What is expected –
There is one span to output from the data below: the lines starting at the line with "Cell Count Post-Placement: 344" and ending at the line with "Worst-case reg-to-reg path depth: 6". Output it exactly, ends included, nothing more.

Saved data entries:

◆ ◆ ◆ ◆ ◆

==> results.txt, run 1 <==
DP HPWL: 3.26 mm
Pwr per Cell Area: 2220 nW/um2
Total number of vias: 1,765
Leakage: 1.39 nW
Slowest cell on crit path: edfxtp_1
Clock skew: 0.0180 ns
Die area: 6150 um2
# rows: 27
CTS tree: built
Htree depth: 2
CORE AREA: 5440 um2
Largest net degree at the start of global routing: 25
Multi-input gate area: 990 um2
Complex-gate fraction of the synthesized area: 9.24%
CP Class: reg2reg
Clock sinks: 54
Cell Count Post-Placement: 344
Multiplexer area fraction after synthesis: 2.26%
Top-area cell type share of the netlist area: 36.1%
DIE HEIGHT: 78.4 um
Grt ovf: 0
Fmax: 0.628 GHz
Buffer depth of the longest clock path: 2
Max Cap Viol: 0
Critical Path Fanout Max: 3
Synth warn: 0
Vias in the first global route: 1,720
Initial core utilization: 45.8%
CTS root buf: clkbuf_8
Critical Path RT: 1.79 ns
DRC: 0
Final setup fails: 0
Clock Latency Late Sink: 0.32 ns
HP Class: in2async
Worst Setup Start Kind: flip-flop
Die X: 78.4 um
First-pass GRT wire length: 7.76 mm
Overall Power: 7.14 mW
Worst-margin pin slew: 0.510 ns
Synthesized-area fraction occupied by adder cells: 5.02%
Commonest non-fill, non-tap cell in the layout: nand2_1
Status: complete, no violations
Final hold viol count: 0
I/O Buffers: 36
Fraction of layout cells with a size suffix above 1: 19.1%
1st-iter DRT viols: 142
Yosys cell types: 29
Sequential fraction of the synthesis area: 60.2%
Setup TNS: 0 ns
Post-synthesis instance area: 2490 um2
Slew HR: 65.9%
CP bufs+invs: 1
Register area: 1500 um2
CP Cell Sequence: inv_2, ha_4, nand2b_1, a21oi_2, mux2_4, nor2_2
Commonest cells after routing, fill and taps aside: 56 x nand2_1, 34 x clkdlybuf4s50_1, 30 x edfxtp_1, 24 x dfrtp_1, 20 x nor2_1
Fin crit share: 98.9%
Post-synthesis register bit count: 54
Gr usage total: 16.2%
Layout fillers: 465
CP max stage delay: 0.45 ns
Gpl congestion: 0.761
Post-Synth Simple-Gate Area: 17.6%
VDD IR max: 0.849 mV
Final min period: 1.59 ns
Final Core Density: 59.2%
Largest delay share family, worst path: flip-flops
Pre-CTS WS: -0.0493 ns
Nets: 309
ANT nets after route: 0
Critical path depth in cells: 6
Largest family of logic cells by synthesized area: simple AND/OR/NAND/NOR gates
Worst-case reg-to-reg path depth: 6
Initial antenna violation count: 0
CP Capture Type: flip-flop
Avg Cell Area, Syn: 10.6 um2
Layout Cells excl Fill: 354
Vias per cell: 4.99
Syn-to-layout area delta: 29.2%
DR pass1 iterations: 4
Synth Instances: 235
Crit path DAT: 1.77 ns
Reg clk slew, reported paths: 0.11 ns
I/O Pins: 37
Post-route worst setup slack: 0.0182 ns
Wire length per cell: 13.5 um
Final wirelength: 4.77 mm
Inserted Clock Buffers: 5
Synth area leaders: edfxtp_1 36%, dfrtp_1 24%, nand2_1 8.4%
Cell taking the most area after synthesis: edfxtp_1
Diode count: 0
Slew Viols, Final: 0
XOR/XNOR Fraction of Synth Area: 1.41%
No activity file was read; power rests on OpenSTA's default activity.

◆ ◆ ◆ ◆ ◆

Result for this task –
Cell Count Post-Placement: 344
Multiplexer area fraction after synthesis: 2.26%
Top-area cell type share of the netlist area: 36.1%
DIE HEIGHT: 78.4 um
Grt ovf: 0
Fmax: 0.628 GHz
Buffer depth of the longest clock path: 2
Max Cap Viol: 0
Critical Path Fanout Max: 3
Synth warn: 0
Vias in the first global route: 1,720
Initial core utilization: 45.8%
CTS root buf: clkbuf_8
Critical Path RT: 1.79 ns
DRC: 0
Final setup fails: 0
Clock Latency Late Sink: 0.32 ns
HP Class: in2async
Worst Setup Start Kind: flip-flop
Die X: 78.4 um
First-pass GRT wire length: 7.76 mm
Overall Power: 7.14 mW
Worst-margin pin slew: 0.510 ns
Synthesized-area fraction occupied by adder cells: 5.02%
Commonest non-fill, non-tap cell in the layout: nand2_1
Status: complete, no violations
Final hold viol count: 0
I/O Buffers: 36
Fraction of layout cells with a size suffix above 1: 19.1%
1st-iter DRT viols: 142
Yosys cell types: 29
Sequential fraction of the synthesis area: 60.2%
Setup TNS: 0 ns
Post-synthesis instance area: 2490 um2
Slew HR: 65.9%
CP bufs+invs: 1
Register area: 1500 um2
CP Cell Sequence: inv_2, ha_4, nand2b_1, a21oi_2, mux2_4, nor2_2
Commonest cells after routing, fill and taps aside: 56 x nand2_1, 34 x clkdlybuf4s50_1, 30 x edfxtp_1, 24 x dfrtp_1, 20 x nor2_1
Fin crit share: 98.9%
Post-synthesis register bit count: 54
Gr usage total: 16.2%
Layout fillers: 465
CP max stage delay: 0.45 ns
Gpl congestion: 0.761
Post-Synth Simple-Gate Area: 17.6%
VDD IR max: 0.849 mV
Final min period: 1.59 ns
Final Core Density: 59.2%
Largest delay share family, worst path: flip-flops
Pre-CTS WS: -0.0493 ns
Nets: 309
ANT nets after route: 0
Critical path depth in cells: 6
Largest family of logic cells by synthesized area: simple AND/OR/NAND/NOR gates
Worst-case reg-to-reg path depth: 6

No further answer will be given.